**Data to examine**
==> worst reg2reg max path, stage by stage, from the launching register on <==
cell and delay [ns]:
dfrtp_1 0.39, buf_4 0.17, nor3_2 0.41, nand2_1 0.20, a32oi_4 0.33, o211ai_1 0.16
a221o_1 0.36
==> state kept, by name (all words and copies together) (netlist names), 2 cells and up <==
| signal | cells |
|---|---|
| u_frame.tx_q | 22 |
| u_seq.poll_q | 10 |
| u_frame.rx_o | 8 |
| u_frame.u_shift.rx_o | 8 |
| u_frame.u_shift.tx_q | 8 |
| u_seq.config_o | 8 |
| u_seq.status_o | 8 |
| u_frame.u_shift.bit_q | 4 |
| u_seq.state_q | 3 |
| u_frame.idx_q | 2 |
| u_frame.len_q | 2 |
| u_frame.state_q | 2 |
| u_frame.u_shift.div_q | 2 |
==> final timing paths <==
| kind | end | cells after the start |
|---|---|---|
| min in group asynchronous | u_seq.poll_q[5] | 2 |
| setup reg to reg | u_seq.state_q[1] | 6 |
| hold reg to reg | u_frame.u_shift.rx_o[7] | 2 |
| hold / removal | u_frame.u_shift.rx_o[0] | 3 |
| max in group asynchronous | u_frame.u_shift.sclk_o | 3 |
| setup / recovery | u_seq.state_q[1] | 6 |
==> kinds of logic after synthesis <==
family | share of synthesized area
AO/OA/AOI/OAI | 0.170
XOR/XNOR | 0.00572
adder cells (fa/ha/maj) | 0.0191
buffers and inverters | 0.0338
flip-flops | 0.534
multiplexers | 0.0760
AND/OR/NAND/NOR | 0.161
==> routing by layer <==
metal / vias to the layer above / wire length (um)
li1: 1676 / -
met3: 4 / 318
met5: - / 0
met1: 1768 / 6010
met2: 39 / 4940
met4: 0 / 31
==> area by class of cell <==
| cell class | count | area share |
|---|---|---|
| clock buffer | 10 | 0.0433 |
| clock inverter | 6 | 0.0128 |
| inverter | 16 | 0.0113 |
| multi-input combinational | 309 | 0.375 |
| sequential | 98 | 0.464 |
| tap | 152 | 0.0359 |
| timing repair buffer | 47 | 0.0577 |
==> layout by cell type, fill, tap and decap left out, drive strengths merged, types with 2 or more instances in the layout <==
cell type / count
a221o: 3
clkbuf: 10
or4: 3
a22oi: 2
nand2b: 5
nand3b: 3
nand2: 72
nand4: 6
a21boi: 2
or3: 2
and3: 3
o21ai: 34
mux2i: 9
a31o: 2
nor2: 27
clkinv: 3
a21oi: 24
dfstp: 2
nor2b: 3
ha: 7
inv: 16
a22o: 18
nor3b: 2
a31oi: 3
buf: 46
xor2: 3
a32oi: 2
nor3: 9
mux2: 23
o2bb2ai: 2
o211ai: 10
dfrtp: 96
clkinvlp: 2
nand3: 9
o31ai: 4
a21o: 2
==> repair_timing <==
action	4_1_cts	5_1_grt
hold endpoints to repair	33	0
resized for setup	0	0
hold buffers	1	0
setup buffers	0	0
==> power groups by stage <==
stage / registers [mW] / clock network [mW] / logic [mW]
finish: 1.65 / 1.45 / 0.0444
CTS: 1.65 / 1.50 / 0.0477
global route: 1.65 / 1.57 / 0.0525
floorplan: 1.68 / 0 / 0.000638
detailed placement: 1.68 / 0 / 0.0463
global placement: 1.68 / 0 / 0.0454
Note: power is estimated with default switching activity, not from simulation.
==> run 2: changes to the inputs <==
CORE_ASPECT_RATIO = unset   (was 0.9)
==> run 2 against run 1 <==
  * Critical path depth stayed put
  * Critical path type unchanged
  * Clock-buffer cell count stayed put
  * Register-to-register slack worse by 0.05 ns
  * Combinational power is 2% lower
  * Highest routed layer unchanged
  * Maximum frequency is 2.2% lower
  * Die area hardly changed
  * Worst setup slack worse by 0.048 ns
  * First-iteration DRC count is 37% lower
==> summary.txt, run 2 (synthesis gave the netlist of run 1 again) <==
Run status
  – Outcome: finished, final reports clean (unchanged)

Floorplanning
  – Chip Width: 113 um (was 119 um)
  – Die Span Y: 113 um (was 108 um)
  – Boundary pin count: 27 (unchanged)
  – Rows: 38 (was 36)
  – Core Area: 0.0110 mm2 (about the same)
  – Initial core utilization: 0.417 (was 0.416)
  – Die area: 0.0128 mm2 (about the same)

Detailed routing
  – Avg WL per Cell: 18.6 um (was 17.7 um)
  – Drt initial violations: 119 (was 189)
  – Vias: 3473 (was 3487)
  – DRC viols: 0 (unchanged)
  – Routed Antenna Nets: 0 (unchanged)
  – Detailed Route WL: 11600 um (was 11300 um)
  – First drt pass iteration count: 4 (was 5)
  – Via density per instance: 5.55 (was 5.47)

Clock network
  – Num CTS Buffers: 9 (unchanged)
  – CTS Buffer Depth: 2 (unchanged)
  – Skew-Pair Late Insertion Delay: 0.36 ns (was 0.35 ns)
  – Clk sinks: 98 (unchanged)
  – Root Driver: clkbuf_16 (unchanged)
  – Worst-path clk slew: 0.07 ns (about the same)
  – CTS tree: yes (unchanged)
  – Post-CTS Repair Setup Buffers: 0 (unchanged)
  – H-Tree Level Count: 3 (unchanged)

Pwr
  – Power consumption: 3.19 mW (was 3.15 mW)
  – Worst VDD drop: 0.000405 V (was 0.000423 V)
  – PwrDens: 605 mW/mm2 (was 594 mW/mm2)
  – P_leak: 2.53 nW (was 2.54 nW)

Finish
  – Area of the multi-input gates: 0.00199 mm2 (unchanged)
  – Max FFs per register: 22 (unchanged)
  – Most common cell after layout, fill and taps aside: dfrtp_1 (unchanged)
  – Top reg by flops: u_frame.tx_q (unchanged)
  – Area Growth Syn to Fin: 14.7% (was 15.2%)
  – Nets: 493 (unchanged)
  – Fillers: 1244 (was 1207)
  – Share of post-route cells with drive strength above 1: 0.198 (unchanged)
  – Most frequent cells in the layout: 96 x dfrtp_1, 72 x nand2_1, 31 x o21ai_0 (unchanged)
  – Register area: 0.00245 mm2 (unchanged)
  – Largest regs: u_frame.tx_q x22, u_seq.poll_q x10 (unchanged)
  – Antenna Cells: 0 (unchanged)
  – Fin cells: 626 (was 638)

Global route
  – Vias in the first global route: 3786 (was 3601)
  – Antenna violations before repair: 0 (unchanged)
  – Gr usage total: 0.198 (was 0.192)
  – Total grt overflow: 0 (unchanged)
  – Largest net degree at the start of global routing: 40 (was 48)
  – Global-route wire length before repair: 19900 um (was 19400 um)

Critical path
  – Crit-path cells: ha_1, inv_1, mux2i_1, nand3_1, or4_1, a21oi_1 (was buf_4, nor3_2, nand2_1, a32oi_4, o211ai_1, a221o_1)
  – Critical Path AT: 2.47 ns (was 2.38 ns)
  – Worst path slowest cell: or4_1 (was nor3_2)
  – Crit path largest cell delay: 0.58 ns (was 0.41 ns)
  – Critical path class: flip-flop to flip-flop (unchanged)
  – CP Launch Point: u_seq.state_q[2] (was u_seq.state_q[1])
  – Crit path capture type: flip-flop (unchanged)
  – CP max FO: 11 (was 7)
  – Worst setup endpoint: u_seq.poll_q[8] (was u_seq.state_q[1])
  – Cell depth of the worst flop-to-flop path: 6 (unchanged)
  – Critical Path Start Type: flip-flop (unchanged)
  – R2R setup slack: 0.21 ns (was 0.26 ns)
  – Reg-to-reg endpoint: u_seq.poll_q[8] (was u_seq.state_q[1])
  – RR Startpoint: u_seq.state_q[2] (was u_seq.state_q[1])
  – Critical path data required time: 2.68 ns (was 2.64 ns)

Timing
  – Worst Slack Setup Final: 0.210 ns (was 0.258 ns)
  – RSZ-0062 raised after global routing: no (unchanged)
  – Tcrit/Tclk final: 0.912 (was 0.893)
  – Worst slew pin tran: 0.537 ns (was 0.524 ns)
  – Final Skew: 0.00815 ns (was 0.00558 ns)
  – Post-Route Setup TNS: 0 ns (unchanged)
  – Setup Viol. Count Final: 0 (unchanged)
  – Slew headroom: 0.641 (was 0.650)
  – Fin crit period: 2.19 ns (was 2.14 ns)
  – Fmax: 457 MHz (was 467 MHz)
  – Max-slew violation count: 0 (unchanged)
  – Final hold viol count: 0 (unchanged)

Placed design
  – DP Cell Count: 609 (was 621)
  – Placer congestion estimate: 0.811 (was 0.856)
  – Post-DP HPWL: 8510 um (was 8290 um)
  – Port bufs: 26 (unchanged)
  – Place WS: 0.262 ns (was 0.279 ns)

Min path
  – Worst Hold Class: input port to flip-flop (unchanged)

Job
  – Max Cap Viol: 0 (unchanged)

**Aim of the task**
Up to and including the line with "met1: 1768 / 6010", transcribe the entries above exactly, starting from their first line.

**Written solution**
==> worst reg2reg max path, stage by stage, from the launching register on <==
cell and delay [ns]:
dfrtp_1 0.39, buf_4 0.17, nor3_2 0.41, nand2_1 0.20, a32oi_4 0.33, o211ai_1 0.16
a221o_1 0.36
==> state kept, by name (all words and copies together) (netlist names), 2 cells and up <==
| signal | cells |
|---|---|
| u_frame.tx_q | 22 |
| u_seq.poll_q | 10 |
| u_frame.rx_o | 8 |
| u_frame.u_shift.rx_o | 8 |
| u_frame.u_shift.tx_q | 8 |
| u_seq.config_o | 8 |
| u_seq.status_o | 8 |
| u_frame.u_shift.bit_q | 4 |
| u_seq.state_q | 3 |
| u_frame.idx_q | 2 |
| u_frame.len_q | 2 |
| u_frame.state_q | 2 |
| u_frame.u_shift.div_q | 2 |
==> final timing paths <==
| kind | end | cells after the start |
|---|---|---|
| min in group asynchronous | u_seq.poll_q[5] | 2 |
| setup reg to reg | u_seq.state_q[1] | 6 |
| hold reg to reg | u_frame.u_shift.rx_o[7] | 2 |
| hold / removal | u_frame.u_shift.rx_o[0] | 3 |
| max in group asynchronous | u_frame.u_shift.sclk_o | 3 |
| setup / recovery | u_seq.state_q[1] | 6 |
==> kinds of logic after synthesis <==
family | share of synthesized area
AO/OA/AOI/OAI | 0.170
XOR/XNOR | 0.00572
adder cells (fa/ha/maj) | 0.0191
buffers and inverters | 0.0338
flip-flops | 0.534
multiplexers | 0.0760
AND/OR/NAND/NOR | 0.161
==> routing by layer <==
metal / vias to the layer above / wire length (um)
li1: 1676 / -
met3: 4 / 318
met5: - / 0
met1: 1768 / 6010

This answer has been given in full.